Injuries to the intestines have been described since antiquity. The statement “a slight blow will cause rupture of the intestines without injury to the skin” is attributed to Aristotle, and Hippocrates was the first to describe intestinal injury from penetrating trauma. In 1275, De Salicet was the first to report lateral suture repair of an intestinal wound. In 1686, Bonet described blunt intestinal injury in a hunter who was thrown violently against a tree by a stag. Autopsy showed rupture of the terminal ileum and cecum. In 1761, Morgagni reported several instances of blunt trauma to the small intestine caused by direct blows to the abdomen. He emphasized the slow and insidious nature of abdominal signs, an observation clinically pertinent to this day. The first long term survivor after repair of a traumatic totally divided small intestine was reported in 1889 by Croft. In the early 20th century, the experience of Bedroitz during the Russo-Japanese War confirmed the advantage of early operative intervention for abdominal injuries. She positioned her operating theatre close to the frontlines and, by being able to treat casualties within 4 hours, showed improved outcomes. In the late 20th century, awareness of the benefits of early repair, coupled with the technologic advances in diagnosis, led to significant improvements in outcome. However, they also led to controversy and loss of consensus regarding both diagnostic and therapeutic approaches to patients at risk. As a result, there continue to be missteps in both diagnosis and management that require surgical vigilance.

INCIDENCE

Injuries to the small intestine must be differentiated by their means of wounding. Because the small intestine occupies the largest portion of the peritoneal cavity, injuries to the small intestine are over-represented after penetrating trauma. Most series cite an incidence of involvement of the small bowel or its mesentery in 80% or greater after gunshot wounds and 25%–30% after stab wounds. In blunt trauma, although the small bowel is acknowledged as the third most common organ injured, after the liver and spleen, the incidence has recently been shown to be much less than previously thought (Table 1). The 1% incidence after blunt trauma increases to 3% in patients with blunt abdominal trauma, with the incidence of free perforation after blunt abdominal trauma still less than 1%. These figures may be misleading. Nance et al., using data from the Pennsylvania Trauma System database, showed a strong statistical correlation between the number of solid organs injured and the likelihood of associated hollow viscus injury.1 The overall incidence was 9.6%, but climbed appreciably as the number of solid organs increased, reaching 34% with three or more solid organ injuries. Isolated injury to the pancreas was associated with a 33% incidence of hollow viscus injury. Only hollow viscus injuries with an Abbreviated Injury Score (AIS) of 3 or greater were included, but the database also included injuries to the gall bladder and urinary bladder.

MECHANISM OF INJURY

There are few anatomic areas, other than the hollow viscera, where the mechanism of injury plays as important a role in determining the ease or difficulty of diagnosis or where the treatment is so well defined or confused. The small bowel may be injured by penetrating forces, including gunshot or shotgun wounds, stabbings, or impalements. Although there are recent reports attesting to the validity of nonoperative management of gunshot wounds, most surgeons hold to the belief that operation is mandated for gunshot wounds of the abdomen or where the abdomen is in jeopardy, that is, lower thoracic entry or buttock wounds. Because the likelihood of surgically significant injury exceeds 80% for gunshot wounds of the abdomen, celiotomy is indicated. Further, even when penetration of the peritoneal cavity can be excluded, blast effect leading to perforation has been described from proximity wounds, especially if the offending firearm is of high velocity (>2000 ft/sec).2 The injurious nature of shotgun wounds is directly related to the shot size and distance between the victim and the muzzle of the shotgun, with large shot size and close-range wounds being the most damaging. Stab wounds are considerably less lethal, but because most are managed selectively, the risk of missed injury is increased compared with those where protocol demands operation.
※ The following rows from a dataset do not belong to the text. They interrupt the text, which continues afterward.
File: config.mk
export PLATFORM = sky130hd
export DESIGN_NAME = demux_buffered
export DESIGN_NICKNAME = d
export VERILOG_FILES = /design/src/rtl/demux_buffered.sv
export SDC_FILE = /design/constraint.sdc
export NUM_CORES = 1
export LEC_CHECK = 0
export ABC_AREA = 1
export CORE_ASPECT_RATIO = 0.9
export CORE_UTILIZATION = 56
export CTS_CLUSTER_DIAMETER = 30
export DETAILED_ROUTE_END_ITERATION = 6
export PLACE_DENSITY = 0.84
export SLEW_MARGIN = 20
export SYNTH_ARGS = -nofsm -noshare
export SYNTH_HDL_FRONTEND = slang
export SYNTH_SLANG_ARGS = --single-unit
File: constraint.sdc
create_clock -name clk -period 3.63 [get_ports clk]
set_input_delay 1.089 -clock clk [delete_from_list [all_inputs] [get_ports clk]]
set_output_delay 1.089 -clock clk [all_outputs]
set_load 0.01 [all_outputs]
File: src/rtl/demux_buffered.sv
// demux_buffered: steers one valid/ready producer stream to one of two
// consumer ports by a per-word select bit. Each port has its own DEPTH-entry
// FIFO, so a stalled consumer only blocks words bound for its own port.
// Optional statistics (pop counters, sticky stall flag) are built when the
// macro DEMUX_STATS_EN is defined; the default build leaves them out.
module demux_buffered #(
    parameter int WIDTH = 10,
    parameter int DEPTH = 2,
    parameter int PTR_W = 1
) (
    input  logic             clk,
    input  logic             rst,
    input  logic [WIDTH-1:0] in_data,
    input  logic             in_sel,
    input  logic             in_valid,
    output logic             in_ready,
    output logic [WIDTH-1:0] out0_data,
    output logic             out0_valid,
    input  logic             out0_ready,
    output logic [WIDTH-1:0] out1_data,
    output logic             out1_valid,
    input  logic             out1_ready,
    output logic             full0,
    output logic             full1,
    output logic             empty0,
    output logic             empty1
`ifdef DEMUX_STATS_EN
    ,
    output logic [15:0]      cnt0,
    output logic [15:0]      cnt1,
    output logic             drop_stall
`endif
);

    localparam logic [PTR_W:0]   CNT_FULL = (PTR_W + 1)'(DEPTH);
    localparam logic [PTR_W:0]   CNT_ONE  = (PTR_W + 1)'(1);
    localparam logic [PTR_W-1:0] PTR_ONE  = PTR_W'(1);

    logic [WIDTH-1:0] r_mem0 [DEPTH];
    logic [WIDTH-1:0] r_mem1 [DEPTH];
    logic [PTR_W-1:0] r_wr0, r_rd0, r_wr1, r_rd1;
    logic [PTR_W:0]   r_cnt0, r_cnt1;

    logic w_full0, w_full1, w_empty0, w_empty1;
    logic w_ready, w_push0, w_push1, w_pop0, w_pop1;

    // Status flags, the handshake decode and the head-of-FIFO outputs.
    // Acceptance looks only at the FIFO the current word is bound for, and
    // the output side reads registered storage, so input never reaches
    // output combinationally.
    always_comb begin
        w_full0  = (r_cnt0 == CNT_FULL);
        w_full1  = (r_cnt1 == CNT_FULL);
        w_empty0 = (r_cnt0 == '0);
        w_empty1 = (r_cnt1 == '0);
        w_ready  = in_sel ? !w_full1 : !w_full0;
        w_push0  = in_valid && w_ready && !in_sel;
        w_push1  = in_valid && w_ready &&  in_sel;
        w_pop0   = !w_empty0 && out0_ready;
        w_pop1   = !w_empty1 && out1_ready;
    end

    assign in_ready   = w_ready;
    assign out0_data  = r_mem0[r_rd0];
    assign out1_data  = r_mem1[r_rd1];
    assign out0_valid = !w_empty0;
    assign out1_valid = !w_empty1;
    assign full0      = w_full0;
    assign full1      = w_full1;
    assign empty0     = w_empty0;
    assign empty1     = w_empty1;

    // FIFO 0: write at wr_ptr on push, advance rd_ptr on pop; pointers wrap
    // naturally because DEPTH is a power of two. Reset wipes storage so the
    // head reads zero afterwards and stale words cannot resurface.
    always_ff @(posedge clk) begin
        if (rst) begin
            r_wr0  <= '0;
            r_rd0  <= '0;
            r_cnt0 <= '0;
            for (int i = 0; i < DEPTH; i++) begin
                r_mem0[i] <= '0;
            end
        end else begin
            if (w_push0) begin
                r_mem0[r_wr0] <= in_data;
                r_wr0         <= r_wr0 + PTR_ONE;
            end
            if (w_pop0) begin
                r_rd0 <= r_rd0 + PTR_ONE;
            end
            case ({w_push0, w_pop0})
                2'b10:   r_cnt0 <= r_cnt0 + CNT_ONE;
                2'b01:   r_cnt0 <= r_cnt0 - CNT_ONE;
                default: r_cnt0 <= r_cnt0;
            endcase
        end
    end

    // FIFO 1: identical bookkeeping, fully independent of FIFO 0.
    always_ff @(posedge clk) begin
        if (rst) begin
            r_wr1  <= '0;
            r_rd1  <= '0;
            r_cnt1 <= '0;
            for (int i = 0; i < DEPTH; i++) begin
                r_mem1[i] <= '0;
            end
        end else begin
            if (w_push1) begin
                r_mem1[r_wr1] <= in_data;
                r_wr1         <= r_wr1 + PTR_ONE;
            end
            if (w_pop1) begin
                r_rd1 <= r_rd1 + PTR_ONE;
            end
            case ({w_push1, w_pop1})
                2'b10:   r_cnt1 <= r_cnt1 + CNT_ONE;
                2'b01:   r_cnt1 <= r_cnt1 - CNT_ONE;
                default: r_cnt1 <= r_cnt1;
            endcase
        end
    end

`ifdef DEMUX_STATS_EN
    logic [15:0] r_stat0, r_stat1;
    logic        r_drop;

    // Pop counters wrap at 16 bits; the stall flag latches any cycle where a
    // word was offered but could not be taken, and only reset clears them.
    always_ff @(posedge clk) begin
        if (rst) begin
            r_stat0 <= '0;
            r_stat1 <= '0;
            r_drop  <= 1'b0;
        end else begin
            if (w_pop0) begin
                r_stat0 <= r_stat0 + 16'd1;
            end
            if (w_pop1) begin
                r_stat1 <= r_stat1 + 16'd1;
            end
            if (in_valid && !w_ready) begin
                r_drop <= 1'b1;
            end
        end
    end

    assign cnt0       = r_stat0;
    assign cnt1       = r_stat1;
    assign drop_stall = r_drop;
`endif

endmodule

Word-level counts from Yosys, hierarchy flattened
Memory sizes are Yosys's and may differ from the RTL's. A register that Yosys moved wholly into a read port is not among the register bits.
Index checks and enable logic that the tools add are counted.
{ "totals": {"wordCells": 59, "mem_count": 2, "ramBits": 40, "output_inout_bits": 27, "regBits": 8, "in_bits": 16} }
{ "memory_table": {"columns": ["name", "depth", "word_bits", "read_ports", "rd_ports_with_merged_regs", "write_ports", "line_no", "rtl"], "rows": [
  ["r_mem0", 2, 10, 1, 1, 2, "39", "logic [WIDTH-1:0] r_mem0 [DEPTH];"],
  ["r_mem1", 2, 10, 1, 1, 2, "40", "logic [WIDTH-1:0] r_mem1 [DEPTH];"]
]} }
{ "op_classes": {"mux": 21, "n_reduce_logical": 16, "eq_ne": 6, "n_addsub": 8} }
{ "op_table": {"columns": ["operator", "count"], "rows": [
  ["$mux 10", 2],
  ["$reduce_or 10->1", 2],
  ["$mux 1", 17],
  ["$eq 2x2->1 const B", 4],
  ["$pmux 2 s2", 2],
  ["$logic_and 1x1->1", 5],
  ["$logic_not 1->1", 5],
  ["$add 1x1->1 const B", 4],
  ["$add 2x1->2 const B", 2],
  ["$eq 2x1->1 const B", 2],
  ["$logic_not 2->1", 2],
  ["$reduce_bool 2->1", 2],
  ["$sub 2x1->2 const B", 2]
]} }

Depth between registers and ports, before layout
{ "depth": {"depth_word": 10, "mapped_depth": 10, "ltp_nobuf": 9} }

Least setup slack after synthesis
No wires, ideal clock.
{ "synth_path": {"path_type": "input to output", "start": "input in_sel", "end": "output in_ready", "cell_stages": 2, "slack_ns": 1.093, "required_time_ns": 2.541, "arrival_ns": 1.448, "n_path_buf": 0, "path_cell_list": "inv_1 > o21ai_0"} }
{ "synth_between": {"elab_chain_len": 1} }
{ "synth_lines": {"columns": ["element", "line_no", "rtl"], "rows": [
  ["start: declaration", "14", "input logic in_sel,"],
  ["$mux 1", "56", "w_ready = in_sel ? !w_full1 : !w_full0;"],
  ["end: declaration", "16", "output logic in_ready,"]
]} }
Every way passes these cells.

Final worst setup path
Same ends and word-level chain as after synthesis.

==> results.json <==
{
  "cap_violations": 0,
  "ys_seq_elements": 50,
  "hp-class": "reg2reg",
  "first_iter_violations": 47,
  "final_core_util_pct": 72.7,
  "skew_ns": 0.00808,
  "routedWlPerCell_um": 13.7,
  "p_leak_nw": 1.14,
  "overflow": 0,
  "via_count": 1578,
  "critPathRequiredTime_ns": 2.54,
  "post-place-ws_ns": 0.160,
  "final_cell_mix": "clkdlybuf4s50_1, edfxtp_1, nor3_2",
  "syn_inst": 203,
  "syn_nets": 221,
  "syn_avg_cell_area_um2": 12.2,
  "status": "finished, final reports clean",
  "slew_violations": 0,
  "drc_errors": 0,
  "rrSetupSlack_ns": 1.85,
  "cts_buffer_depth": 2,
  "path_class": "in2out",
  "holdBufCountCts": 0,
  "grt_max_degree": 17,
  "cts_max_level": 2,
  "via_per_inst": 5.09,
  "critPathMaxStageDelay_ns": 0.56,
  "worstMarginPinSlew_ns": 0.480,
  "clk_latency_ns": 0.30,
  "synth_compound_area_share_pct": 1.82,
  "drtAntennaViolNets": 0,
  "min_period_ns": 3.47,
  "rsz0062_at_grt": "false",
  "dr.pass1.iters": 4,
  "fp.dieH_um": 65.0,
  "synthAdderAreaFrac_pct": 1.01,
  "clock-sinks": 50,
  "wirelength_mm": 4.26,
  "cts_resized": 0,
  "syn_area_um2": 2470,
  "power_density_nw_per_um2": 443,
  "cts_made_buffers": 5,
  "ys_types": 21,
  "coreArea_um2": 4160,
  "cpMostUsedCell": "clkdlybuf4s50_1",
  "row_count": 22,
  "reg2reg_from": "r_cnt1[0]",
  "crit_path_end": "in_ready",
  "path_clk_slew_ns": 0.08,
  "fin_setup_tns_ns": 0,
  "fin_ws_ns": 0.160,
  "dieArea_um2": 4690,
  "crit_slowest_cell": "clkdlybuf4s50_1",
  "synthSimpleGateAreaFrac_pct": 24.3,
  "routabilityCongestion": 0.705,
  "finalCritPeriodShare_pct": 95.6,
  "antenna_cells": 0,
  "fmax_mhz": 288,
  "slew_headroom_pct": 68.0,
  "io_pins": 43,
  "cts_tree": "built",
  "antenna_found_initial": 0,
  "track_usage_pct": 20.8,
  "die_w_um": 72.0,
  "hold_viol": 0,
  "ctsRootBufferMaster": "clkbuf_8",
  "port_buffers": 42,
  "cp.arrival_ns": 2.38,
  "ir_drop_mv": 0.352,
  "fin_nets": 267,
  "areaGrowthSynthToFinish_pct": 22.3,
  "ys_seq_area_share_pct": 56.7,
  "setup_viol": 0,
  "yosysWarnings": 0,
  "crit_chain": "clkdlybuf4s50_1 -> inv_1 -> o21ai_0 -> clkdlybuf4s50_1",
  "fin_worst_hold_slack_ns": 0.503,
  "grt_pass1_vias": 1577,
  "detailed_place_hpwl_mm": 2.98,
  "startpoint": "in_sel",
  "layout_commonest_cell": "clkdlybuf4s50_1",
  "synth_xor_xnor_area_share_pct": 0,
  "cp_max_fo": 4,
  "place_area_um2": 2940,
  "r2r_cells": 9,
  "synth_top_family_by_area": "simple AND/OR/NAND/NOR gates",
  "post-cts-setup-buffers": 0,
  "initial_core_util_pct": 59.5,
  "startpoint_type": "input pin",
  "regToRegEndpoint": "r_cnt1[1]",
  "end_kind": "output port",
  "grt_first_pass_wirelength_mm": 7.08,
  "stdcell_area_um2": 3020,
  "synthMuxAreaShare_pct": 9.11,
  "drive_above_1_share_pct": 30.8
}
## through the flow
| stage | power [mW] | instances |
|---|---|---|
| 5_1_grt | 1.40 | 310 |
| 3_3_place_gp | 1.04 | 302 |
| 6_report | 1.34 | 310 |
| 3_5_place_dp | 1.05 | 302 |
| 2_1_floorplan | 0.903 | 203 |
| 4_1_cts | 1.35 | 310 |
## Yosys cell counts (all sizes together)
cell type / number / area share (%)
a21oi: 2 / 0.40
buf: 9 / 2.8
clkinv: 1 / 0.15
dfxtp: 10 / 8.1
edfxtp: 40 / 49
ha: 2 / 1.0
inv: 27 / 4.1
mux2: 20 / 9.1
nand2: 19 / 3.3
nand3: 2 / 0.81
nand4: 4 / 1.5
nor2: 20 / 3.0
nor3: 40 / 16
o21ai: 7 / 1.4
## registers in the layout, summed over array words and instances (netlist names), named ones only
register and count:
r_wr0 1, r_mem0 20, r_rd1 1, r_mem1 20, r_rd0 1, r_cnt0 2
r_cnt1 2, r_wr1 1
## logic make-up (layout without fill, tap and decap cells)
logic type | count (synthesis) | count (layout)
and+or+nand+nor | 85 | 85
DFF | 50 | 50
buffers and inverters | 37 | 84
muxes | 20 | 20
AOI/OAI and AO/OA | 9 | 9
adders and majority gates | 2 | 2
## how the worst min path moves through the flow
| stage | slack, ns | startpoint | cells after the start | to |
|---|---|---|---|---|
| after global placement | 0.48 | r_rd0 | 2 | r_rd0 |
| after detailed placement | 0.48 | r_rd0 | 2 | register |
| final | 0.50 | r_rd0 | 2 | register |
| after floorplan | 0.47 | r_rd1 | 2 | register |
| after CTS | 0.50 | r_rd0 | 2 | register |
| after global routing | 0.54 | r_rd0 | 2 | register |
## area by class of cell
type                       count  area [um2]
tap                           60        75.1
sequential                    50        1400
multi-input combinational    116         896
clock inverter                 1        3.75
timing repair buffer          48         465
clock buffer                   7        76.3
inverter                      28         105
fill                         303        1130
## power breakdown
part,leakage [nW],switching [mW],internal (mW)
registers,0.502,0.0334,0.667
logic,0.596,0.164,0.168
clock network,0.0399,0.172,0.134
## critical path: cells and delay by family
| kind | cells | cell delay, ns |
|---|---|---|
| compound gates | 1 | 0.18 |
| buf+inv | 3 | 1.12 |
## metal layers
layer | vias to the layer above | share of wire [%] | wire length, um | GRT usage [%]
li1 | 790 | - | - | -
met5 | - | 0 | 0 | 0
met3 | 7 | 6.1 | 260 | 5.75
met1 | 733 | 42 | 1780 | 23.3
met4 | 0 | 1.7 | 72 | 7.84
met2 | 48 | 50 | 2150 | 37.4
(Power assumes the default switching activity.)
The small bowel may be injured by nonpenetrating forces. High-speed modes of transport and the omnipresent use of safety restraints have enhanced the risk of blunt small bowel injury. Whereas traffic casualties died at the scene or sustained rapidly fatal central nervous system injuries in the past, road safety efforts have reduced traffic fatalities and created different patterns of injury, one of which is the seat-belt syndrome, which includes small bowel injuries. In fact, in the multi-institutional report of Fakhry et al., a seat-belt mark was associated with an increased risk of perforated small bowel injury.3 In many cases, the mark represented incorrect usage of the safety belt, that is, too loose, too high, or poor geometry related to body size, as in children restrained by adult belts.
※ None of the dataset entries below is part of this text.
File: config.mk
export PLATFORM = sky130hd
export DESIGN_NAME = des3_llki_key_driver
export DESIGN_NICKNAME = d
export VERILOG_FILES = /design/src/rtl/des3_llki_key_driver.sv
export SDC_FILE = /design/constraint.sdc
export NUM_CORES = 1
export LEC_CHECK = 0
export BUFFER_PORTS_ARGS = -buffer_cell sky130_fd_sc_hd__buf_2
export CORE_MARGIN = 8
export CORE_UTILIZATION = 53
export CTS_CLUSTER_DIAMETER = 60
export DETAILED_ROUTE_END_ITERATION = 7
export PLACE_DENSITY = 0.88
export SLEW_MARGIN = 20
export SYNTH_ARGS = -nofsm -noshare
export SYNTH_HDL_FRONTEND = slang
export SYNTH_SLANG_ARGS = --single-unit
File: constraint.sdc
create_clock -name clk -period 3.8 [get_ports clk]
set_input_delay 0.76 -clock clk [delete_from_list [all_inputs] [get_ports clk]]
set_output_delay 0.76 -clock clk [all_outputs]
set_load 0.005 [all_outputs]
File: src/rtl/des3_llki_key_driver.sv
// des3_llki_key_driver
// Upstream LLKI key driver for the DES3 mock-TSS wrapper. A load command
// pulls KEY_WORDS 64-bit words from the key-store stream and hands them to
// the TSS over the LLKI discrete interface, then waits for key-complete.
// A clear command runs the clear-key / clear-ack handshake. Every accepted
// command produces exactly one status response.
//
// Parameters: KEY_WORDS (1..16) words per load, TIMEOUT_CYCLES (>= 2)
// maximum wait on any LLKI handshake before the operation is aborted.
//
// Optional build macro: DES3_KEY_DRIVER_AUTOCLEAR_EN
//   When defined, a load that aborts with a timeout or a sequence error
//   first runs the clear handshake, and its response carries bit 2 set
//   (timeout -> 6, sequence error -> 4, clear itself timing out -> 7).
//   When undefined, aborts respond immediately and the TSS key register
//   contents are left as they are.
//
// Status codes: 0 load OK, 1 clear OK, 2 timeout, 3 illegal op,
// 4 sequence error.

module des3_llki_key_driver #(
   parameter int KEY_WORDS      = 1,
   parameter int TIMEOUT_CYCLES = 1024
) (
   input  logic        clk,
   input  logic        rst,
   input  logic        cmd_valid,
   output logic        cmd_ready,
   input  logic [1:0]  cmd_op,
   input  logic [63:0] kw_data,
   input  logic        kw_valid,
   output logic        kw_ready,
   output logic [63:0] llkid_key_data,
   output logic        llkid_key_valid,
   input  logic        llkid_key_ready,
   input  logic        llkid_key_complete,
   output logic        llkid_clear_key,
   input  logic        llkid_clear_key_ack,
   output logic        rsp_valid,
   input  logic        rsp_ready,
   output logic [2:0]  rsp_status,
   output logic        busy
);

   // Word counter must hold KEY_WORDS itself after the last word is taken.
   localparam int WCW = $clog2(KEY_WORDS + 1);
   localparam int TCW = $clog2(TIMEOUT_CYCLES);

   localparam logic [WCW-1:0] LAST_WORD    = WCW'(KEY_WORDS - 1);
   localparam logic [WCW-1:0] WORD_ONE     = WCW'(1);
   localparam logic [TCW-1:0] TIMEOUT_LAST = TCW'(TIMEOUT_CYCLES - 1);
   localparam logic [TCW-1:0] TICK_ONE     = TCW'(1);

   localparam logic [2:0] ST_LOAD_OK  = 3'd0;
   localparam logic [2:0] ST_CLEAR_OK = 3'd1;
   localparam logic [2:0] ST_TIMEOUT  = 3'd2;
   localparam logic [2:0] ST_ILLEGAL  = 3'd3;
   localparam logic [2:0] ST_SEQ_ERR  = 3'd4;
`ifdef DES3_KEY_DRIVER_AUTOCLEAR_EN
   localparam logic [2:0] ST_AUTOCLR_FLAG    = 3'd4;
   localparam logic [2:0] ST_AUTOCLR_TIMEOUT = 3'd7;
`endif

   typedef enum logic [2:0] {
      S_IDLE,
      S_FETCH,
      S_SEND,
      S_WAIT_CPL,
      S_CLEAR,
      S_RESP
   } state_e;

   state_e          state_q, state_d;
   logic [WCW-1:0]  wcnt_q, wcnt_d;
   logic [TCW-1:0]  tcnt_q, tcnt_d;
   logic [63:0]     hold_q, hold_d;
   logic [2:0]      status_q, status_d;

   logic            cmd_ready_q, cmd_ready_d;
   logic            kw_ready_q, kw_ready_d;
   logic            key_valid_q, key_valid_d;
   logic            clear_key_q, clear_key_d;
   logic            rsp_valid_q, rsp_valid_d;
   logic            busy_q, busy_d;

   logic            abort_req;
   logic [2:0]      abort_code;

`ifdef DES3_KEY_DRIVER_AUTOCLEAR_EN
   logic            autoclr_q, autoclr_d;
`endif

   // Next-state logic: command dispatch, word transfer, completion wait,
   // clear handshake and the shared handshake timeout. Handshake events
   // are tested before the timeout so a same-cycle acceptance always wins.
   always_comb begin
      state_d    = state_q;
      wcnt_d     = wcnt_q;
      tcnt_d     = tcnt_q;
      hold_d     = hold_q;
      status_d   = status_q;
      abort_req  = 1'b0;
      abort_code = ST_TIMEOUT;
`ifdef DES3_KEY_DRIVER_AUTOCLEAR_EN
      autoclr_d  = autoclr_q;
`endif

      case (state_q)
         S_IDLE: begin
            if (cmd_valid) begin
               case (cmd_op)
                  2'b00: begin
                     state_d = S_FETCH;
                     wcnt_d  = '0;
                  end
                  2'b01: begin
                     state_d = S_CLEAR;
                  end
                  default: begin
                     state_d  = S_RESP;
                     status_d = ST_ILLEGAL;
                  end
               endcase
            end
         end

         S_FETCH: begin
            if (llkid_key_complete) begin
               abort_req  = 1'b1;
               abort_code = ST_SEQ_ERR;
            end else if (kw_valid) begin
               hold_d  = kw_data;
               state_d = S_SEND;
            end
         end

         S_SEND: begin
            if (llkid_key_ready && (wcnt_q == LAST_WORD)) begin
               wcnt_d  = wcnt_q + WORD_ONE;
               state_d = S_WAIT_CPL;
            end else if (llkid_key_complete) begin
               abort_req  = 1'b1;
               abort_code = ST_SEQ_ERR;
            end else if (llkid_key_ready) begin
               wcnt_d  = wcnt_q + WORD_ONE;
               state_d = S_FETCH;
            end else if (tcnt_q == TIMEOUT_LAST) begin
               abort_req  = 1'b1;
               abort_code = ST_TIMEOUT;
            end else begin
               tcnt_d = tcnt_q + TICK_ONE;
            end
         end

         S_WAIT_CPL: begin
            if (llkid_key_complete) begin
               state_d  = S_RESP;
               status_d = ST_LOAD_OK;
            end else if (tcnt_q == TIMEOUT_LAST) begin
               abort_req  = 1'b1;
               abort_code = ST_TIMEOUT;
            end else begin
               tcnt_d = tcnt_q + TICK_ONE;
            end
         end

         S_CLEAR: begin
            if (llkid_clear_key_ack) begin
               state_d = S_RESP;
`ifdef DES3_KEY_DRIVER_AUTOCLEAR_EN
               status_d = autoclr_q ? (status_q | ST_AUTOCLR_FLAG) : ST_CLEAR_OK;
`else
               status_d = ST_CLEAR_OK;
`endif
            end else if (tcnt_q == TIMEOUT_LAST) begin
               state_d = S_RESP;
`ifdef DES3_KEY_DRIVER_AUTOCLEAR_EN
               status_d = autoclr_q ? ST_AUTOCLR_TIMEOUT : ST_TIMEOUT;
`else
               status_d = ST_TIMEOUT;
`endif
            end else begin
               tcnt_d = tcnt_q + TICK_ONE;
            end
         end

         S_RESP: begin
            if (rsp_ready) begin
               state_d  = S_IDLE;
               status_d = '0;
`ifdef DES3_KEY_DRIVER_AUTOCLEAR_EN
               autoclr_d = 1'b0;
`endif
            end
         end

         default: begin
            state_d = S_IDLE;
         end
      endcase

      // A load abort either responds at once or, with auto-clear, first
      // wipes the TSS key register while remembering the error code.
      if (abort_req) begin
`ifdef DES3_KEY_DRIVER_AUTOCLEAR_EN
         state_d   = S_CLEAR;
         autoclr_d = 1'b1;
`else
         state_d   = S_RESP;
`endif
         status_d  = abort_code;
      end

      // Every state change (including an accepted word) restarts the wait.
      if (state_d != state_q) begin
         tcnt_d = '0;
      end

      cmd_ready_d = (state_d == S_IDLE);
      kw_ready_d  = (state_d == S_FETCH);
      key_valid_d = (state_d == S_SEND);
      clear_key_d = (state_d == S_CLEAR);
      rsp_valid_d = (state_d == S_RESP);
      busy_d      = (state_d != S_IDLE);
   end

   // State, counters, holding register and registered handshake outputs;
   // reset drops everything at once so an interrupted operation vanishes.
   always_ff @(posedge clk) begin
      if (!rst) begin
         state_q     <= S_IDLE;
         wcnt_q      <= '0;
         tcnt_q      <= '0;
         hold_q      <= '0;
         status_q    <= '0;
         cmd_ready_q <= 1'b1;
         kw_ready_q  <= 1'b0;
         key_valid_q <= 1'b0;
         clear_key_q <= 1'b0;
         rsp_valid_q <= 1'b0;
         busy_q      <= 1'b0;
`ifdef DES3_KEY_DRIVER_AUTOCLEAR_EN
         autoclr_q   <= 1'b0;
`endif
      end else begin
         state_q     <= state_d;
         wcnt_q      <= wcnt_d;
         tcnt_q      <= tcnt_d;
         hold_q      <= hold_d;
         status_q    <= status_d;
         cmd_ready_q <= cmd_ready_d;
         kw_ready_q  <= kw_ready_d;
         key_valid_q <= key_valid_d;
         clear_key_q <= clear_key_d;
         rsp_valid_q <= rsp_valid_d;
         busy_q      <= busy_d;
`ifdef DES3_KEY_DRIVER_AUTOCLEAR_EN
         autoclr_q   <= autoclr_d;
`endif
      end
   end

   // Key data and status are only driven while their valid is up, so the
   // bus reads zero whenever nothing is being offered.
   assign cmd_ready       = cmd_ready_q;
   assign kw_ready        = kw_ready_q;
   assign llkid_key_valid = key_valid_q;
   assign llkid_key_data  = key_valid_q ? hold_q : 64'd0;
   assign llkid_clear_key = clear_key_q;
   assign rsp_valid       = rsp_valid_q;
   assign rsp_status      = rsp_valid_q ? status_q : 3'd0;
   assign busy            = busy_q;

endmodule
The pathogenesis of small bowel rupture from blunt forces is still speculative, but has variously been ascribed to crushing, shearing, or bursting forces. A violent force directly applied to the abdomen can crush the intestines between the external force and the spine. This mechanism is commonly accompanied by injuries to other organs. Shearing injuries occur from sudden deceleration with typical injuries occurring at points of relative fixation such as the ligament of Treitz and terminal ileum or at sites of adhesive bands. Some investigators have minimized this as an injury mechanism, citing the relatively even distribution of small bowel injuries in some series. The small bowel may burst if force is applied to a distended segment where ends may be temporarily closed. This explains how the small bowel may rupture after relatively minimal force, and has actually been demonstrated in the canine model. In summary, gaping small bowel disruptions with mesenteric mutilation and extensive small bowel contusion suggests a crush injury mechanism (Figure 1). Small bowel injuries with isolated clearly defined points of rupture probably represent burst injuries and shredding injuries, especially if near the ligament of Treitz, cecum, or other points of fixation, and are probably caused by shearing forces (Figures 2 and 3).

DIAGNOSIS

The diagnostic approach to penetrating wounds of the abdomen is slowly evolving based on newer technologies and minimally invasive surgical techniques. In 1960, Shaftan created controversy by suggesting that surgical judgment rather than mandatory celiotomy was the preferred approach to patients with penetrating trauma.4 His initial efforts slowly gained support in the management of stab wounds. Stab wounds follow the rule of thirds: one-third do not penetrate the peritoneal cavity, one-third penetrate the peritoneal cavity but do not create injury, and one-third cause injury requiring operative repair. Recognizing that a mandatory policy of celiotomy resulted in negative or nontherapeutic celiotomy in two-thirds of patients, selective management is now a common practice. In 2001, Scalea et al.5 reported a prospective series of hemodynamically stable patients with penetrating trauma studied by triple-contrast computed tomography (CT). There were 75 consecutive patients and 60% sustained gunshot or shotgun wounds. Nonoperative management was successful in 96% of patients with a negative CT scan. Despite this impressive series, most surgeons employ celiotomy for the treatment of gunshot wounds and accept a 15% negative or nontherapeutic celiotomy rate. In some institutions, both operative and selective management coexist, with surgical judgment prevailing in instances where the suspicion of intraperitoneal penetration or injury is low, that is, flank wounds and wounds confined to the liver.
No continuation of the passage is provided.